Traduction d’un article de Kathleen Stock, initialement publié en anglais le 12 mars 2014 sur UnHerd.
Dans son nouveau livre, la célèbre universitaire voit des ennemis partout.
Vous est-il arrivé de vous inquiéter de voir des médecins prescrire des médicaments stérilisants à des adolescent·es en bonne santé ? Êtes-vous dérangée par le fait que des hommes violeurs soient incarcérés avec des femmes détenues, ou que n’importe quel homme soit autorisé à pénétrer dans les vestiaires des femmes dès lors qu’il prétend en être une ? Ressentez-vous de l’agacement devant le spectacle de ces hommes musculeux qui battent des records dans les catégories sportives réservées aux femmes ? Allons ! Peut-être feriez-vous mieux d’admettre ce qui vous effraie vraiment. Judith Butler, la gourou des études de genre la plus célèbre au monde veut entrer dans votre tête, et elle est prête à laisser tomber sa prose amphigourique pour ce faire.
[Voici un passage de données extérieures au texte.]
[src/rtl/branch_resolve_track.sv]
// Carries tournament-predictor outputs ID->EX->MEM, resolves them in EX and
// produces per-component error feedback plus saturating branch statistics.
module branch_resolve_track #(
   parameter int CNT_W = 32
) (
   input  logic             clk,
   input  logic             rst,
   input  logic             stallE,
   input  logic             flushE,
   input  logic             flushM,
   input  logic             branchD,
   input  logic             pred_globalD,
   input  logic             pred_localD,
   input  logic             pred_chooseD,
   input  logic             actual_takenE,
   input  logic             cnt_clr,
   output logic             branchE,
   output logic             pred_takenE,
   output logic             pred_errorE,
   output logic             branchM,
   output logic             global_errorM,
   output logic             local_errorM,
   output logic             pred_errorM,
   output logic             actual_takenM,
   output logic [CNT_W-1:0] cnt_branch,
   output logic [CNT_W-1:0] cnt_mispred
);

   logic predGlobalE;
   logic predLocalE;
   logic predChooseE;

   // ID->EX: flush beats stall so a squashed instruction never lingers.
   always_ff @(posedge clk or negedge rst) begin
      if (!rst) begin
         branchE     <= 1'b0;
         predGlobalE <= 1'b0;
         predLocalE  <= 1'b0;
         predChooseE <= 1'b0;
      end else if (flushE) begin
         branchE     <= 1'b0;
         predGlobalE <= 1'b0;
         predLocalE  <= 1'b0;
         predChooseE <= 1'b0;
      end else if (!stallE) begin
         branchE     <= branchD;
         predGlobalE <= pred_globalD;
         predLocalE  <= pred_localD;
         predChooseE <= pred_chooseD;
      end
   end

   assign pred_takenE = predChooseE ? predGlobalE : predLocalE;
   assign pred_errorE = branchE & (pred_takenE ^ actual_takenE);

   logic squashM;
   assign squashM = flushM | stallE;

   // A stalled EX branch sends bubbles forward so it reaches MEM exactly once.
   always_ff @(posedge clk or negedge rst) begin
      if (!rst) begin
         branchM       <= 1'b0;
         global_errorM <= 1'b0;
         local_errorM  <= 1'b0;
         pred_errorM   <= 1'b0;
         actual_takenM <= 1'b0;
      end else if (squashM) begin
         branchM       <= 1'b0;
         global_errorM <= 1'b0;
         local_errorM  <= 1'b0;
         pred_errorM   <= 1'b0;
         actual_takenM <= 1'b0;
      end else begin
         branchM       <= branchE;
         global_errorM <= branchE & (predGlobalE ^ actual_takenE);
         local_errorM  <= branchE & (predLocalE ^ actual_takenE);
         pred_errorM   <= pred_errorE;
         actual_takenM <= branchE & actual_takenE;
      end
   end

   logic [CNT_W-1:0] cntMax;
   assign cntMax = '1;

   always_ff @(posedge clk or negedge rst) begin
      if (!rst) begin
         cnt_branch  <= '0;
         cnt_mispred <= '0;
      end else if (cnt_clr) begin
         cnt_branch  <= '0;
         cnt_mispred <= '0;
      end else if (branchM) begin
         if (cnt_branch != cntMax) begin
            cnt_branch <= cnt_branch + 1'b1;
         end
         if (pred_errorM && (cnt_mispred != cntMax)) begin
            cnt_mispred <= cnt_mispred + 1'b1;
         end
      end
   end

endmodule
### config.mk
export PLATFORM = sky130hd
export DESIGN_NAME = fp_mult_link_master
export DESIGN_NICKNAME = d
export VERILOG_FILES = /design/src/rtl/fp_mult_link_master.sv
export SDC_FILE = /design/constraint.sdc
export NUM_CORES = 1
export LEC_CHECK = 0
export CELL_PAD_IN_SITES_DETAIL_PLACEMENT = 0
export CELL_PAD_IN_SITES_GLOBAL_PLACEMENT = 2
export CORE_MARGIN = 5
export CORE_UTILIZATION = 30
export CTS_CLUSTER_DIAMETER = 60
export DETAILED_ROUTE_END_ITERATION = 7
export HOLD_SLACK_MARGIN = 0.03
export PLACE_DENSITY_LB_ADDON = 0.1
export SLEW_MARGIN = 30
export SYNTH_ARGS = -nofsm -noshare
export SYNTH_HDL_FRONTEND = slang
export SYNTH_SLANG_ARGS = --single-unit
### constraint.sdc
create_clock -name CLK -period 2.2 [get_ports CLK]
set_input_delay 0.44 -clock CLK [delete_from_list [all_inputs] [get_ports CLK]]
set_output_delay 0.44 -clock CLK [all_outputs]
set_load 0.005 [all_outputs]
### src/rtl/fp_mult_link_master.sv
// fp_mult_link_master: host-side initiator for the byte-serial fp_mult link.
// Takes two 64-bit doubles, pulses the link reset, streams 16 operand bytes
// MSB-first (X then Y), waits for READY and gathers the 8 result bytes.
// The DONE cycle is treated as idle, so a held START chains transactions
// without a gap cycle.
module fp_mult_link_master #(
    parameter int TIMEOUT_CYCLES = 1024,
    parameter int CNT_W          = 11
) (
    input  logic        CLK,
    input  logic        RESET,
    input  logic        START,
    input  logic [63:0] X,
    input  logic [63:0] Y,
    output logic        BUSY,
    output logic        DONE,
    output logic        TIMEOUT,
    output logic [63:0] RESULT,
    output logic        LINK_RESET,
    output logic        LINK_ENABLE,
    output logic [7:0]  LINK_DOUT,
    input  logic [7:0]  LINK_DIN,
    input  logic        LINK_READY
);

    typedef enum logic [2:0] {
        S_IDLE,
        S_LRST,
        S_SEND,
        S_WAIT,
        S_RECV,
        S_FIN
    } state_t;

    state_t             r_state;
    logic [127:0]       r_txShift;
    logic [63:0]        r_rxShift;
    logic [3:0]         r_byteCnt;
    logic [CNT_W-1:0]   r_waitCnt;
    logic               r_busy;
    logic               r_done;
    logic               r_timeout;
    logic [63:0]        r_result;
    logic               r_linkReset;
    logic               r_linkEnable;
    logic [7:0]         r_linkDout;

    logic [CNT_W-1:0]   w_timeoutLimit;
    logic [63:0]        w_rxNext;

    assign w_timeoutLimit = CNT_W'(TIMEOUT_CYCLES);
    assign w_rxNext       = {r_rxShift[55:0], LINK_DIN};

    assign BUSY        = r_busy;
    assign DONE        = r_done;
    assign TIMEOUT     = r_timeout;
    assign RESULT      = r_result;
    assign LINK_RESET  = r_linkReset;
    assign LINK_ENABLE = r_linkEnable;
    assign LINK_DOUT   = r_linkDout;

    // Transaction sequencer: every output is a register updated here.
    always_ff @(posedge CLK) begin
        if (RESET) begin
            r_state      <= S_IDLE;
            r_txShift    <= '0;
            r_rxShift    <= '0;
            r_byteCnt    <= '0;
            r_waitCnt    <= '0;
            r_busy       <= 1'b0;
            r_done       <= 1'b0;
            r_timeout    <= 1'b0;
            r_result     <= '0;
            r_linkReset  <= 1'b0;
            r_linkEnable <= 1'b0;
            r_linkDout   <= '0;
        end else begin
            r_done    <= 1'b0;
            r_timeout <= 1'b0;
            case (r_state)
                S_IDLE, S_FIN: begin
                    if (START) begin
                        r_txShift   <= {X, Y};
                        r_busy      <= 1'b1;
                        r_linkReset <= 1'b1;
                        r_state     <= S_LRST;
                    end else begin
                        r_state <= S_IDLE;
                    end
                end
                S_LRST: begin
                    r_linkReset  <= 1'b0;
                    r_linkEnable <= 1'b1;
                    r_linkDout   <= r_txShift[127:120];
                    r_txShift    <= {r_txShift[119:0], 8'h00};
                    r_byteCnt    <= '0;
                    r_state      <= S_SEND;
                end
                S_SEND: begin
                    if (r_byteCnt == 4'd15) begin
                        r_linkEnable <= 1'b0;
                        r_linkDout   <= '0;
                        r_waitCnt    <= '0;
                        r_state      <= S_WAIT;
                    end else begin
                        r_linkDout <= r_txShift[127:120];
                        r_txShift  <= {r_txShift[119:0], 8'h00};
                        r_byteCnt  <= r_byteCnt + 4'd1;
                    end
                end
                S_WAIT: begin
                    if (LINK_READY) begin
                        r_rxShift <= w_rxNext;
                        r_byteCnt <= '0;
                        r_state   <= S_RECV;
                    end else if (r_waitCnt == w_timeoutLimit) begin
                        r_done    <= 1'b1;
                        r_timeout <= 1'b1;
                        r_busy    <= 1'b0;
                        r_state   <= S_FIN;
                    end else begin
                        r_waitCnt <= r_waitCnt + 1'b1;
                    end
                end
                S_RECV: begin
                    r_rxShift <= w_rxNext;
                    if (r_byteCnt == 4'd6) begin
                        r_result <= w_rxNext;
                        r_done   <= 1'b1;
                        r_busy   <= 1'b0;
                        r_state  <= S_FIN;
                    end else begin
                        r_byteCnt <= r_byteCnt + 4'd1;
                    end
                end
                default: begin
                    r_state <= S_IDLE;
                end
            endcase
        end
    end

endmodule
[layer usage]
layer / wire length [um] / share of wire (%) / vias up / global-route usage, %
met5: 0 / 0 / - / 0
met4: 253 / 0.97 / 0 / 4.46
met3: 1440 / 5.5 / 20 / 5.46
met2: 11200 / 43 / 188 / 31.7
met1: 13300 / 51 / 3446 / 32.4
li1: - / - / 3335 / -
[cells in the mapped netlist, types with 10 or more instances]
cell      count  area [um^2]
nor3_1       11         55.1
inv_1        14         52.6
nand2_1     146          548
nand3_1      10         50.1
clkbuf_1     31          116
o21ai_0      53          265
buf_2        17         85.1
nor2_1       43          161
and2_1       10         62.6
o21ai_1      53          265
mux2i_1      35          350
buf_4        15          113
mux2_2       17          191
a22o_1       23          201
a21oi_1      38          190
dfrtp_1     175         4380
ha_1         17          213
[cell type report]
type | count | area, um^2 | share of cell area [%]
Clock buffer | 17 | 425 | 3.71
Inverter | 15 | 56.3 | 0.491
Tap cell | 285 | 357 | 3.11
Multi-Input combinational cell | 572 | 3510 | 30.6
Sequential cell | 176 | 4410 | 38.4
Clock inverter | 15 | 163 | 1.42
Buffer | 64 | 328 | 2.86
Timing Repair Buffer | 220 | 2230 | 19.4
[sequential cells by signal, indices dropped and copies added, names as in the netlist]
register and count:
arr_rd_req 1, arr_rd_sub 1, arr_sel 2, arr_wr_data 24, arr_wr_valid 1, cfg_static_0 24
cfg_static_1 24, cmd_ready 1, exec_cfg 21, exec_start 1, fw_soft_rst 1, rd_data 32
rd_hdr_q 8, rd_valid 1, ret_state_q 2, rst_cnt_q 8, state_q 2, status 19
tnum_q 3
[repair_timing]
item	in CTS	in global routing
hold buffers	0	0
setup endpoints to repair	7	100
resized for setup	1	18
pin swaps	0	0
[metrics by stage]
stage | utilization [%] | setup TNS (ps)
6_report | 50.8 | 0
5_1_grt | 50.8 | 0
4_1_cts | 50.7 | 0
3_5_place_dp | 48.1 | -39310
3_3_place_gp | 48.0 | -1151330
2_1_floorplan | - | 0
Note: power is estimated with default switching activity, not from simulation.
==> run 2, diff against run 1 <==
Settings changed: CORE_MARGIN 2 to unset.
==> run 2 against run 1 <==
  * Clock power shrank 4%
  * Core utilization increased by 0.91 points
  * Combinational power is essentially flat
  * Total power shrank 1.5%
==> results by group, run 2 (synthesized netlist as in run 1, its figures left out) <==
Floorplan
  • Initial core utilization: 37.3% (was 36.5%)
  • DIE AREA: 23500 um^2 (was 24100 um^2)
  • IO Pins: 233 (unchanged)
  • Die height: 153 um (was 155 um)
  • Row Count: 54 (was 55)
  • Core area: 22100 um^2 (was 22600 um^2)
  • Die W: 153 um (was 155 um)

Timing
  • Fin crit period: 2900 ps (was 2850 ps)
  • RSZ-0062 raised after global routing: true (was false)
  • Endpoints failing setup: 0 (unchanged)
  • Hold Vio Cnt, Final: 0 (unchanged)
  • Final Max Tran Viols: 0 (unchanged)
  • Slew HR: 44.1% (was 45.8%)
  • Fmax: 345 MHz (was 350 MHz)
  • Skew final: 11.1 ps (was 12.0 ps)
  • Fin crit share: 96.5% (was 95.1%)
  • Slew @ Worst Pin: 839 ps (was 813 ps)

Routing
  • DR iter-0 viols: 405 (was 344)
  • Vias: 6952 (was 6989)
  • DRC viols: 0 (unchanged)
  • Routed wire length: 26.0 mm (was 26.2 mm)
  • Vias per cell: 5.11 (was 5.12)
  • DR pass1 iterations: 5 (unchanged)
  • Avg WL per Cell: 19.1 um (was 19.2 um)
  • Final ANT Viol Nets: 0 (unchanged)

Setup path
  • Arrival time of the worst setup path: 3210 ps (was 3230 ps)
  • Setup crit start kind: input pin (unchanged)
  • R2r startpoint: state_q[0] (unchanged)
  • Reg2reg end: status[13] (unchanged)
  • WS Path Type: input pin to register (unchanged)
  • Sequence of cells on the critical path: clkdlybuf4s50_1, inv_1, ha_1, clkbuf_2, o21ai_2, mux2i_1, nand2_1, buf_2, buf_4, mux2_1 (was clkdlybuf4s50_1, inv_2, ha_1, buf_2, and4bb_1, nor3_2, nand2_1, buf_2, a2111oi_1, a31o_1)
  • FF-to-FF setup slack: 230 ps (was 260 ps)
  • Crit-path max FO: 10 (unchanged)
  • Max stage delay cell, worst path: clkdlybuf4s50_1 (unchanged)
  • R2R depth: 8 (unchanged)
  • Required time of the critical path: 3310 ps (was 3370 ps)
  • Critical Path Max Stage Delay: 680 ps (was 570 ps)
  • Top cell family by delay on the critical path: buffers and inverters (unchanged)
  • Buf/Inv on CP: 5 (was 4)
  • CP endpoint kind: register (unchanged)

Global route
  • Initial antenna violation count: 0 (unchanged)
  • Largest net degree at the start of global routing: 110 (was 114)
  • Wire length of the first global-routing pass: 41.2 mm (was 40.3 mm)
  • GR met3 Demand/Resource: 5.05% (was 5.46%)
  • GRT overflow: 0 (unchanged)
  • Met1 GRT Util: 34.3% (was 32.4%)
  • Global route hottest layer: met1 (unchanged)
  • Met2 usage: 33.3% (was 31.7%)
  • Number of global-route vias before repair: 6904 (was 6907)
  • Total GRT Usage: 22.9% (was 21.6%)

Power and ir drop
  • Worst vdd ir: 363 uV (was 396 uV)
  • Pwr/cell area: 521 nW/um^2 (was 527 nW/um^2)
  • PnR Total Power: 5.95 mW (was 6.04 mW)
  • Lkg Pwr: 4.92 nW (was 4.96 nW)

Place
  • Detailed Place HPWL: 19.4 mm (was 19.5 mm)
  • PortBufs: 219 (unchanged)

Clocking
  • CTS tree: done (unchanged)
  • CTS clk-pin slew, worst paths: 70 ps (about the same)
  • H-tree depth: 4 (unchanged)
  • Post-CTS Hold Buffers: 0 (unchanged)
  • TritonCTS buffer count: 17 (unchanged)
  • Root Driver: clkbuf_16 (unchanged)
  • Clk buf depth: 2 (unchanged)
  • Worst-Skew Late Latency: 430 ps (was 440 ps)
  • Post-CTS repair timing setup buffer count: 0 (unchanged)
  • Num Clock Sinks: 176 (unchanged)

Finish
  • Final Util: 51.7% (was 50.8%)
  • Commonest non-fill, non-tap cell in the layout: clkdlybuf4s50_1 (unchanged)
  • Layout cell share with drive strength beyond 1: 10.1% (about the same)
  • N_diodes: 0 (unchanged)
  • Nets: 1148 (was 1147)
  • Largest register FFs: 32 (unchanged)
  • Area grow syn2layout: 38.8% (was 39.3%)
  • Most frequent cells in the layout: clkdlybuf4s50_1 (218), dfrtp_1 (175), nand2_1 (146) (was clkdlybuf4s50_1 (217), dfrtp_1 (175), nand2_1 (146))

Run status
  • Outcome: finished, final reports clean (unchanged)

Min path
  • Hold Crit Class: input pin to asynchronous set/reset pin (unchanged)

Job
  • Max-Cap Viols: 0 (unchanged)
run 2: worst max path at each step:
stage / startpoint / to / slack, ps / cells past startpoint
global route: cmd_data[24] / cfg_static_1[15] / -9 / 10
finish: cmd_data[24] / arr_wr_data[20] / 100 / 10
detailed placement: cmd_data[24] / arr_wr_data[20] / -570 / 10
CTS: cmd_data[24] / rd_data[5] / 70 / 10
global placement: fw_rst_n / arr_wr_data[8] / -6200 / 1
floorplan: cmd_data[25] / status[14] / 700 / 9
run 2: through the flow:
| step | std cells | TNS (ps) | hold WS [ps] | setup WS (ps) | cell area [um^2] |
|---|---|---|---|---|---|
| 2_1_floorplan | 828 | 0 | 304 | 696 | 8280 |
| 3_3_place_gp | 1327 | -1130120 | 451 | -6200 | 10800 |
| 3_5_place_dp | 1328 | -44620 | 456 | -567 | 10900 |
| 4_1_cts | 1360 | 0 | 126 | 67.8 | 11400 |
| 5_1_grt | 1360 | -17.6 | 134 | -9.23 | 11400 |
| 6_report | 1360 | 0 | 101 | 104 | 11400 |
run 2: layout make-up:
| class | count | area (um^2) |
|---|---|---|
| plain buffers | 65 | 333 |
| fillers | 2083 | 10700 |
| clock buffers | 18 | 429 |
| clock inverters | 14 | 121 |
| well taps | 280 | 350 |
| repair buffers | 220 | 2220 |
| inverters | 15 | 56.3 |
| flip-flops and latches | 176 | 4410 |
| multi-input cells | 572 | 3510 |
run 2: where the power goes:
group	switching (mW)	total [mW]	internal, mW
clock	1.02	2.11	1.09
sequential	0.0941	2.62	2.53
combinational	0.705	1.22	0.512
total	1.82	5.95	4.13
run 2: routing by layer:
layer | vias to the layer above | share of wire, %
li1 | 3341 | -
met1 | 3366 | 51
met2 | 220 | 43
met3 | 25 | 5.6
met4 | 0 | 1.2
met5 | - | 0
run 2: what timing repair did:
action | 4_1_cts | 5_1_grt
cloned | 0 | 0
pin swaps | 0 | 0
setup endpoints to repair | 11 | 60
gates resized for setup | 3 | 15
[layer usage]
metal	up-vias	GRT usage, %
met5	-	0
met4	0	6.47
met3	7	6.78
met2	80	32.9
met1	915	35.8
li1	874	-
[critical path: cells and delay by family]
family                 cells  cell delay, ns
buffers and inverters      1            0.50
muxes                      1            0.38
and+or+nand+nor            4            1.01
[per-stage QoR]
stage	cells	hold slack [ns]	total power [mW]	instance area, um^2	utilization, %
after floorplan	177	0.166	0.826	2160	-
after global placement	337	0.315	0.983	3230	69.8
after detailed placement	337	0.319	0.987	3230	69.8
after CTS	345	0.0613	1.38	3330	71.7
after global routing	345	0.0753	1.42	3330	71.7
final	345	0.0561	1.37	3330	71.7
<file path="src/rtl/matrix_scan_ctrl_pkg.sv">
// Shared definitions for the matrix scan sequencer: FSM state encoding
// and the width helper used to size the settle counter.
package matrix_scan_pkg;

    localparam logic [2:0] ST_IDLE     = 3'd0;
    localparam logic [2:0] ST_SETTLE   = 3'd1;
    localparam logic [2:0] ST_CONVERT  = 3'd2;
    localparam logic [2:0] ST_WAIT_ADC = 3'd3;
    localparam logic [2:0] ST_OUTPUT   = 3'd4;
    localparam logic [2:0] ST_ADVANCE  = 3'd5;

    // Bits needed to hold values 0..n-1, never less than one bit.
    function automatic int unsigned cnt_width(input int unsigned n);
        return (n < 2) ? 1 : $clog2(n);
    endfunction

endpackage

</file>
<file path="src/rtl/matrix_scan_ctrl_if.sv">
// ADC conversion handshake and downstream pixel handshake of the matrix
// scan sequencer. master = sequencer side, slave = ADC/sink side.
interface matrix_scan_ctrl_if #(
    parameter int unsigned Width     = 5,
    parameter int unsigned DataWidth = 12
);
    logic                 adc_start_o;
    logic                 adc_done_i;
    logic [DataWidth-1:0] adc_data_i;
    logic                 pix_valid_o;
    logic                 pix_ready_i;
    logic [DataWidth-1:0] pix_data_o;
    logic [Width-1:0]     pix_col_o;
    logic [Width-1:0]     pix_row_o;

    modport master (
        output adc_start_o,
        input  adc_done_i,
        input  adc_data_i,
        output pix_valid_o,
        input  pix_ready_i,
        output pix_data_o,
        output pix_col_o,
        output pix_row_o
    );

    modport slave (
        input  adc_start_o,
        output adc_done_i,
        output adc_data_i,
        input  pix_valid_o,
        output pix_ready_i,
        input  pix_data_o,
        input  pix_col_o,
        input  pix_row_o
    );
endinterface

</file>
<file path="src/rtl/matrix_scan_ctrl_settle_timer.sv">
// Mux settling timer: loading starts a window of SettleCycles clocks;
// done_o is high in the last clock of that window (and while idle).
module scan_settle_timer
    import matrix_scan_pkg::*;
#(
    parameter int unsigned SettleCycles = 16
) (
    input  logic clk_i,
    input  logic rst_i,
    input  logic load_i,
    output logic done_o
);
    localparam int unsigned CntW = cnt_width(SettleCycles + 1);
    localparam logic [CntW-1:0] LoadVal =
        (SettleCycles == 0) ? '0 : CntW'(SettleCycles - 1);

    logic [CntW-1:0] cnt_q, cnt_d;

    // Reload on request, otherwise count down and hold at zero.
    always_comb begin
        cnt_d = cnt_q;
        if (load_i) begin
            cnt_d = LoadVal;
        end else if (cnt_q != '0) begin
            cnt_d = cnt_q - CntW'(1);
        end
    end

    // Counter register.
    always_ff @(posedge clk_i or posedge rst_i) begin
        if (rst_i) cnt_q <= '0;
        else       cnt_q <= cnt_d;
    end

    assign done_o = (cnt_q == '0);
endmodule

</file>
<file path="src/rtl/matrix_scan_ctrl.sv">
// Row-major frame sequencer for the microbolometer mux matrix: selects a
// pixel, waits for settling, runs one ADC conversion and hands the tagged
// sample downstream. Optional macro CONTINUOUS_SCAN_EN makes the frame
// restart at (0,0) without start_i after the last pixel.
module matrix_scan_ctrl
    import matrix_scan_pkg::*;
#(
    parameter int unsigned Rows         = 2,
    parameter int unsigned Cols         = 2,
    parameter int unsigned Width        = 5,
    parameter int unsigned SettleCycles = 16,
    parameter int unsigned DataWidth    = 12
) (
    input  logic             clk_i,
    input  logic             rst_i,
    input  logic             start_i,
    output logic [Width-1:0] col_sel_o,
    output logic [Width-1:0] row_sel_o,
    output logic             col_en_o,
    output logic             row_en_o,
    output logic             busy_o,
    output logic             frame_done_o,
    matrix_scan_ctrl_if.master bus
);
    localparam logic [Width-1:0] LastCol = Width'(Cols - 1);
    localparam logic [Width-1:0] LastRow = Width'(Rows - 1);
    // Per-pixel entry state: skip SETTLE entirely when no settling is needed.
    localparam logic [2:0] PixStart = (SettleCycles == 0) ? ST_CONVERT : ST_SETTLE;
    localparam logic       UseSettle = (SettleCycles != 0);

    logic [2:0]           state_q, state_d;
    logic [Width-1:0]     col_q, col_d;
    logic [Width-1:0]     row_q, row_d;
    logic [DataWidth-1:0] pix_data_q, pix_data_d;
    logic [Width-1:0]     pix_col_q, pix_col_d;
    logic [Width-1:0]     pix_row_q, pix_row_d;
    logic                 settle_load;
    logic                 settle_done;
    logic                 in_adv;
    logic                 col_last;
    logic                 row_last;

    scan_settle_timer #(
        .SettleCycles(SettleCycles)
    ) u_settle (
        .clk_i (clk_i),
        .rst_i (rst_i),
        .load_i(settle_load),
        .done_o(settle_done)
    );

    assign in_adv   = (state_q == ST_ADVANCE);
    assign col_last = (col_q == LastCol);
    assign row_last = (row_q == LastRow);

    // Next-state, index and sample-capture logic.
    always_comb begin
        state_d     = state_q;
        col_d       = col_q;
        row_d       = row_q;
        pix_data_d  = pix_data_q;
        pix_col_d   = pix_col_q;
        pix_row_d   = pix_row_q;
        settle_load = 1'b0;
        case (state_q)
            ST_IDLE: begin
                if (start_i) begin
                    state_d     = PixStart;
                    settle_load = UseSettle;
                end
            end
            ST_SETTLE: begin
                if (settle_done) state_d = ST_CONVERT;
            end
            ST_CONVERT: begin
                state_d = ST_WAIT_ADC;
            end
            ST_WAIT_ADC: begin
                if (bus.adc_done_i) begin
                    pix_data_d = bus.adc_data_i;
                    pix_col_d  = col_q;
                    pix_row_d  = row_q;
                    state_d    = ST_OUTPUT;
                end
            end
            ST_OUTPUT: begin
                if (bus.pix_ready_i) state_d = ST_ADVANCE;
            end
            ST_ADVANCE: begin
                state_d     = PixStart;
                settle_load = UseSettle;
                if (!col_last) begin
                    col_d = col_q + Width'(1);
                end else if (!row_last) begin
                    col_d = '0;
                    row_d = row_q + Width'(1);
                end else begin
                    col_d = '0;
                    row_d = '0;
`ifdef CONTINUOUS_SCAN_EN
                    state_d     = PixStart;
                    settle_load = UseSettle;
`else
                    state_d     = ST_IDLE;
                    settle_load = 1'b0;
`endif
                end
            end
            default: begin
                state_d = ST_IDLE;
            end
        endcase
    end

    // State, index and sample registers; reset aborts any frame in flight.
    always_ff @(posedge clk_i or posedge rst_i) begin
        if (rst_i) begin
            state_q    <= ST_IDLE;
            col_q      <= '0;
            row_q      <= '0;
            pix_data_q <= '0;
            pix_col_q  <= '0;
            pix_row_q  <= '0;
        end else begin
            state_q    <= state_d;
            col_q      <= col_d;
            row_q      <= row_d;
            pix_data_q <= pix_data_d;
            pix_col_q  <= pix_col_d;
            pix_row_q  <= pix_row_d;
        end
    end

    assign col_sel_o       = col_q;
    assign row_sel_o       = row_q;
    assign col_en_o        = in_adv && !col_last;
    assign row_en_o        = in_adv && col_last && !row_last;
    assign frame_done_o    = in_adv && col_last && row_last;
    assign busy_o          = (state_q != ST_IDLE);
    assign bus.adc_start_o = (state_q == ST_CONVERT);
    assign bus.pix_valid_o = (state_q == ST_OUTPUT);
    assign bus.pix_data_o  = pix_data_q;
    assign bus.pix_col_o   = pix_col_q;
    assign bus.pix_row_o   = pix_row_q;
endmodule

</file>
<file path="src/flat_wrapper.sv">
// flat-port wrapper written by rule: the top's interface ports become plain ports
module matrix_scan_ctrl_flat import matrix_scan_pkg::*;
#(
    parameter int unsigned Rows         = 2,
    parameter int unsigned Cols         = 2,
    parameter int unsigned Width        = 5,
    parameter int unsigned SettleCycles = 16,
    parameter int unsigned DataWidth    = 12
)
  (clk_i, rst_i, start_i, col_sel_o, row_sel_o, col_en_o, row_en_o, busy_o, frame_done_o, bus_adc_start_o, bus_adc_done_i, bus_adc_data_i, bus_pix_valid_o, bus_pix_ready_i, bus_pix_data_o, bus_pix_col_o, bus_pix_row_o);
  matrix_scan_ctrl_if #(.Width(Width), .DataWidth(DataWidth)) bus_i ();
  input  logic clk_i;
  input  logic rst_i;
  input  logic start_i;
  output logic [Width-1:0] col_sel_o;
  output logic [Width-1:0] row_sel_o;
  output logic col_en_o;
  output logic row_en_o;
  output logic busy_o;
  output logic frame_done_o;
  output wire logic [$bits(bus_i.adc_start_o)-1:0] bus_adc_start_o;
  input wire logic [$bits(bus_i.adc_done_i)-1:0] bus_adc_done_i;
  input wire logic [$bits(bus_i.adc_data_i)-1:0] bus_adc_data_i;
  output wire logic [$bits(bus_i.pix_valid_o)-1:0] bus_pix_valid_o;
  input wire logic [$bits(bus_i.pix_ready_i)-1:0] bus_pix_ready_i;
  output wire logic [$bits(bus_i.pix_data_o)-1:0] bus_pix_data_o;
  output wire logic [$bits(bus_i.pix_col_o)-1:0] bus_pix_col_o;
  output wire logic [$bits(bus_i.pix_row_o)-1:0] bus_pix_row_o;
  assign bus_adc_start_o = bus_i.adc_start_o;
  assign bus_i.adc_done_i = bus_adc_done_i;
  assign bus_i.adc_data_i = bus_adc_data_i;
  assign bus_pix_valid_o = bus_i.pix_valid_o;
  assign bus_i.pix_ready_i = bus_pix_ready_i;
  assign bus_pix_data_o = bus_i.pix_data_o;
  assign bus_pix_col_o = bus_i.pix_col_o;
  assign bus_pix_row_o = bus_i.pix_row_o;
  matrix_scan_ctrl #(.Rows(Rows), .Cols(Cols), .Width(Width), .SettleCycles(SettleCycles), .DataWidth(DataWidth)) u_core (.clk_i(clk_i), .rst_i(rst_i), .start_i(start_i), .col_sel_o(col_sel_o), .row_sel_o(row_sel_o), .col_en_o(col_en_o), .row_en_o(row_en_o), .busy_o(busy_o), .frame_done_o(frame_done_o), .bus(bus_i));
endmodule
</file>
La somme de ses efforts, Who’s Afraid of Gender (Qui a peur du genre ?), paraît cette semaine en librairie.
Cela faisait longtemps que Butler n’avait pas consacré un livre entier à ses réflexions sur le genre. Certaines choses ont changé entre-temps, notamment ses pronoms (elle va maintenant par « iel », mais dans sa grande générosité, elle tolère l’ancienne désignation) et la longueur de ses phrases, qui ne s’étendent plus sur des longueurs épiques de plusieurs pages — pour l’instant du moins. Mais en dépit des ambitions marketing apparemment grand public de son nouveau livre, de vieilles habitudes persistent.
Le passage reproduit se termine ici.